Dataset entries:
+++

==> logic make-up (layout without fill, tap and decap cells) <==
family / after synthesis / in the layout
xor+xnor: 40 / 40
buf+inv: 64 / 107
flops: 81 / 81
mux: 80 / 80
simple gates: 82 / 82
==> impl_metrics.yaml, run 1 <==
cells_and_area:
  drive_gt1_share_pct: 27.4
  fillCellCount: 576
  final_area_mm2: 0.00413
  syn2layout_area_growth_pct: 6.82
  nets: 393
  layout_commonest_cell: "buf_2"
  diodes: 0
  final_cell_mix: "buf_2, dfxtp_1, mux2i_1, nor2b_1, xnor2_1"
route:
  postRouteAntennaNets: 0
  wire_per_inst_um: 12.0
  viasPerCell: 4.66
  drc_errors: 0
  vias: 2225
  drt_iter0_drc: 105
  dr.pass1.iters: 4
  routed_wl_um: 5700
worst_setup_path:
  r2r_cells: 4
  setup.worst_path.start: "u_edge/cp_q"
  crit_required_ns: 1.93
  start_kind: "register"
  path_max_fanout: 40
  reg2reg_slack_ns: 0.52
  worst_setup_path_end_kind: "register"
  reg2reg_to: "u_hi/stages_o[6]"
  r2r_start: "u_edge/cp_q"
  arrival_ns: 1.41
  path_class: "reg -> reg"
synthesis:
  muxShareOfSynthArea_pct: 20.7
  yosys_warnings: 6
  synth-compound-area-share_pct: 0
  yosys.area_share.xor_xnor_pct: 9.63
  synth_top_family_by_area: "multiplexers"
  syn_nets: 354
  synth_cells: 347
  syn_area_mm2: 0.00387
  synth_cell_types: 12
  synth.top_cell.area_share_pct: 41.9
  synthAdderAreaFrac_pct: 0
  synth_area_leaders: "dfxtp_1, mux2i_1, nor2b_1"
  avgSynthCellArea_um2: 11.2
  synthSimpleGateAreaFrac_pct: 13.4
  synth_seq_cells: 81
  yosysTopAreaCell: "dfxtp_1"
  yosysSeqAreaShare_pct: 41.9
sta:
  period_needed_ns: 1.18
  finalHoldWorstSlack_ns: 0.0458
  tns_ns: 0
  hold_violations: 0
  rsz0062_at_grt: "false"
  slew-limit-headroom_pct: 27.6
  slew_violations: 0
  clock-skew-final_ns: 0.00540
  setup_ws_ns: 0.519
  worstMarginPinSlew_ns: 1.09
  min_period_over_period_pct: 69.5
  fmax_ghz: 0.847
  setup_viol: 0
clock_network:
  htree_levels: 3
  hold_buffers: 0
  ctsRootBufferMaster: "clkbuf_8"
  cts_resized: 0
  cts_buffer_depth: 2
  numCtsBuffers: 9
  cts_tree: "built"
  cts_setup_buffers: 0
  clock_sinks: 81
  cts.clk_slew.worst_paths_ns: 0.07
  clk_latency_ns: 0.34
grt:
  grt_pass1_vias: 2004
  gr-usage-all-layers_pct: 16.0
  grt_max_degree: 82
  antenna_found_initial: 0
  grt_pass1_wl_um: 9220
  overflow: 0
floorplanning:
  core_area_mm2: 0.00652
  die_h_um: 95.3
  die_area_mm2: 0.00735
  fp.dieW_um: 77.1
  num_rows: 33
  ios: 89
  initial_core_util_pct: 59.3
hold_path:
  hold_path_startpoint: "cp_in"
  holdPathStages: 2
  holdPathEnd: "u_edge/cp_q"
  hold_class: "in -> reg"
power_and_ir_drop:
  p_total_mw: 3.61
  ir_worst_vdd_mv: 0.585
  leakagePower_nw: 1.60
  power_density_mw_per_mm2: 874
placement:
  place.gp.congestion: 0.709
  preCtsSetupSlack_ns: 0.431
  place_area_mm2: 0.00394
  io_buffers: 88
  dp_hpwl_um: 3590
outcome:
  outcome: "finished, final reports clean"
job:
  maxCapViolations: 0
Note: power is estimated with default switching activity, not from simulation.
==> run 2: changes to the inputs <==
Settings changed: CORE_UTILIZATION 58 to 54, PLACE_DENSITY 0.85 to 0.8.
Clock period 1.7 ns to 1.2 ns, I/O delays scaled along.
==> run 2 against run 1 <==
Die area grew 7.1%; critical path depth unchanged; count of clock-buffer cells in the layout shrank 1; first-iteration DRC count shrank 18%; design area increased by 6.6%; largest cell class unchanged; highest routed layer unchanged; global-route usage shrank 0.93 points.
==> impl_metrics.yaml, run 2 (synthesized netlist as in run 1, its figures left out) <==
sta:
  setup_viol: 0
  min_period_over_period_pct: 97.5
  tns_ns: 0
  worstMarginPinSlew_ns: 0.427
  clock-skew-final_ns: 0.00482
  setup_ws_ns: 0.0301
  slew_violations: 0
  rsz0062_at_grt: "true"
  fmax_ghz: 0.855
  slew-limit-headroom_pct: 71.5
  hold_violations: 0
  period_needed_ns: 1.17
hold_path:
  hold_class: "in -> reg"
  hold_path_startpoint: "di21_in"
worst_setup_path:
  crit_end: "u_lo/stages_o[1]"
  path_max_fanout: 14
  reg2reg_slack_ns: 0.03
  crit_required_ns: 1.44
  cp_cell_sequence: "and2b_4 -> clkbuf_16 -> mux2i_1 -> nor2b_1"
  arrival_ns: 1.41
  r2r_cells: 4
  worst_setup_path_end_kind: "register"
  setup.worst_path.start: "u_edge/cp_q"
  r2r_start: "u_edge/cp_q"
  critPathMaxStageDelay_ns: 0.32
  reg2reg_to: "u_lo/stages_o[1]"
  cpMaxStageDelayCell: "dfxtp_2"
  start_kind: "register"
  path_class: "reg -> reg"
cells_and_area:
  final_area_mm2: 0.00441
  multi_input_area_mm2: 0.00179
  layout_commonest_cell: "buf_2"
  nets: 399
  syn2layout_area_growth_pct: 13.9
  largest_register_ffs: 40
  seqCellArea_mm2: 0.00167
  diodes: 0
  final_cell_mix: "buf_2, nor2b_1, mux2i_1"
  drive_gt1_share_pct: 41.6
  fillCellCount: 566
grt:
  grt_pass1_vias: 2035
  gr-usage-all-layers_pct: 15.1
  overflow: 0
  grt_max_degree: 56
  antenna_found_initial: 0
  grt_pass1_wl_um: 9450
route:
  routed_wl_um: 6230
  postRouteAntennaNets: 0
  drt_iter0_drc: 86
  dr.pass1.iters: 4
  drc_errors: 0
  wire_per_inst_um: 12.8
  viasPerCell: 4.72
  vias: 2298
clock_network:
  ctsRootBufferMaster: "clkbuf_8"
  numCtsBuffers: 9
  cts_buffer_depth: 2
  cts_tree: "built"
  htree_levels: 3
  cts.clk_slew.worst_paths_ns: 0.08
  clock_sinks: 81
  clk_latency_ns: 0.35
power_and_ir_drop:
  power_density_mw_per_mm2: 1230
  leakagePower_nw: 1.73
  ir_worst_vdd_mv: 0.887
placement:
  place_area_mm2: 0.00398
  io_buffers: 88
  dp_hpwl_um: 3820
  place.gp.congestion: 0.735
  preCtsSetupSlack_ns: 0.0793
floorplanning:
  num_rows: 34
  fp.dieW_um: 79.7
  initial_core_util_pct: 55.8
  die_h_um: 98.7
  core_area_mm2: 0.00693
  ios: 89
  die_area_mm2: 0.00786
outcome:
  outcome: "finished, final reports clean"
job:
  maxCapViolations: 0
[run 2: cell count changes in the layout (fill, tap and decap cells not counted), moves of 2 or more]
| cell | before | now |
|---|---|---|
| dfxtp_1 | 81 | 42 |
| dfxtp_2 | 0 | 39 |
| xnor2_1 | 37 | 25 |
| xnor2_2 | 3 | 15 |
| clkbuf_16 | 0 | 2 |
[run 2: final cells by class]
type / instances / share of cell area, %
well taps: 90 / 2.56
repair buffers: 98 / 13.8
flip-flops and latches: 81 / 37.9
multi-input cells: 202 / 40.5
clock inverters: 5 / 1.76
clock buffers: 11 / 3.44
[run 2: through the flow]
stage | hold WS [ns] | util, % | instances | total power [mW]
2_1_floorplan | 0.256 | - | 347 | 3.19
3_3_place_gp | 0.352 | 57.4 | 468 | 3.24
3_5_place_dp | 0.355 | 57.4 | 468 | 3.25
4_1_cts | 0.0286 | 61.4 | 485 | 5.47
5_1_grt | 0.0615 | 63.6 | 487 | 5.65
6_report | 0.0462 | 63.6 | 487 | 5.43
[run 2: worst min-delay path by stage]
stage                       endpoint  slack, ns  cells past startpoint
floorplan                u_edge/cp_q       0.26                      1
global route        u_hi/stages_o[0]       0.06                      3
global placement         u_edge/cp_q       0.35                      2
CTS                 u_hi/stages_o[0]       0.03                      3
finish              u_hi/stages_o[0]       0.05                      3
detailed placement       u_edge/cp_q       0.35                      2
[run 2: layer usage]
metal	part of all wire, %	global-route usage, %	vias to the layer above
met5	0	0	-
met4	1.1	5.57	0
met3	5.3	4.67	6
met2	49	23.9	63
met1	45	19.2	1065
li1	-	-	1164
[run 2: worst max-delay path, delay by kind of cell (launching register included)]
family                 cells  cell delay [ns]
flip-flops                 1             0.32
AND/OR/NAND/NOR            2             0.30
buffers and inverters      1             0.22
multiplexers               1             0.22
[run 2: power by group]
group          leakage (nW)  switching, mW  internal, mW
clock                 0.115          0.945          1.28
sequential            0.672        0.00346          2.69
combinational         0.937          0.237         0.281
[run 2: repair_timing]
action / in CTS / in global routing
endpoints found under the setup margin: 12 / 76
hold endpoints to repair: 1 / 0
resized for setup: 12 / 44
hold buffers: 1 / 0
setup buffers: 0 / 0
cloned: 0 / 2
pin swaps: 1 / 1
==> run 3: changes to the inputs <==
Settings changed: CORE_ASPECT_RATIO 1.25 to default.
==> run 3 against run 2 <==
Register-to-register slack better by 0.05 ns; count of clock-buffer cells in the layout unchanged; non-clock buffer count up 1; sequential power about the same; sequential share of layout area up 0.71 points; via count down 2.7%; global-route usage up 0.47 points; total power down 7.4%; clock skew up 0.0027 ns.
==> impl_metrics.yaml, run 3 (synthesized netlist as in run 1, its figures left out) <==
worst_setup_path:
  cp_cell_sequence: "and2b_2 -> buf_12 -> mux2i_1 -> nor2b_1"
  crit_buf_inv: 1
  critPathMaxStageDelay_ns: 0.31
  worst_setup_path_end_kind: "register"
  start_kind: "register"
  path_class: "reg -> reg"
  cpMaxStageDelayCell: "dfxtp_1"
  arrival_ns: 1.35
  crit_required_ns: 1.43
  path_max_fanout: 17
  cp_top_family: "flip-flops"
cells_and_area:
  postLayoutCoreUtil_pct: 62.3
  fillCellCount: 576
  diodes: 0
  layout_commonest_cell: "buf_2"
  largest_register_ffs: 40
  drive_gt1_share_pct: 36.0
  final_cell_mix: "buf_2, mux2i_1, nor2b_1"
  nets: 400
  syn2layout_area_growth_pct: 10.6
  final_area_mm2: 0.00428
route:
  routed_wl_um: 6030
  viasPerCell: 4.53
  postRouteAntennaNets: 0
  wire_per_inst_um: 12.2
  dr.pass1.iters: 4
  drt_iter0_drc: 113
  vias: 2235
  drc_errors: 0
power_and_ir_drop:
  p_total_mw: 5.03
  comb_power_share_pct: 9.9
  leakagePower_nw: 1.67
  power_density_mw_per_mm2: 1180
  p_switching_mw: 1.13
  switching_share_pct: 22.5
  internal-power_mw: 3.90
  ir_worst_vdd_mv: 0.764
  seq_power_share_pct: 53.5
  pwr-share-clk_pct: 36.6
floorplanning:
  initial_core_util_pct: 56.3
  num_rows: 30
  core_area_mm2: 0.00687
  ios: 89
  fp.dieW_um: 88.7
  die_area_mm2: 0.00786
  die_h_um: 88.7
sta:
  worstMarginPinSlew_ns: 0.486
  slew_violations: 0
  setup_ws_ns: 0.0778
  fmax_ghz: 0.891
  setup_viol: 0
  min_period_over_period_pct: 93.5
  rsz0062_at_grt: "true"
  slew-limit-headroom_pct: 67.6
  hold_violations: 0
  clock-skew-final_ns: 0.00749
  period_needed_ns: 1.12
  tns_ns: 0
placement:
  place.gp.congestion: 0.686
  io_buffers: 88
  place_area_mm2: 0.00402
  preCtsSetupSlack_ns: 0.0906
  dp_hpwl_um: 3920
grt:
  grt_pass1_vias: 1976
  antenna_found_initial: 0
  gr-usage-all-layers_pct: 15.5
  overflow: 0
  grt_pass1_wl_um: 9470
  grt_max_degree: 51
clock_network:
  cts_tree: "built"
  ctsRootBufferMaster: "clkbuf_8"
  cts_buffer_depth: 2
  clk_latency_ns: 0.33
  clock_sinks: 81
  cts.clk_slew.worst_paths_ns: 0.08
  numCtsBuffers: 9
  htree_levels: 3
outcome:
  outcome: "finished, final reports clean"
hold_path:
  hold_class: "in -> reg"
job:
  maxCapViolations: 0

+++

## THE PROBLEM:
Copy all lines from the data above that contain the word "skew".

## SOLUTION TO THE PROBLEM:
  clock-skew-final_ns: 0.00540
  clock-skew-final_ns: 0.00482
Register-to-register slack better by 0.05 ns; count of clock-buffer cells in the layout unchanged; non-clock buffer count up 1; sequential power about the same; sequential share of layout area up 0.71 points; via count down 2.7%; global-route usage up 0.47 points; total power down 7.4%; clock skew up 0.0027 ns.
  clock-skew-final_ns: 0.00749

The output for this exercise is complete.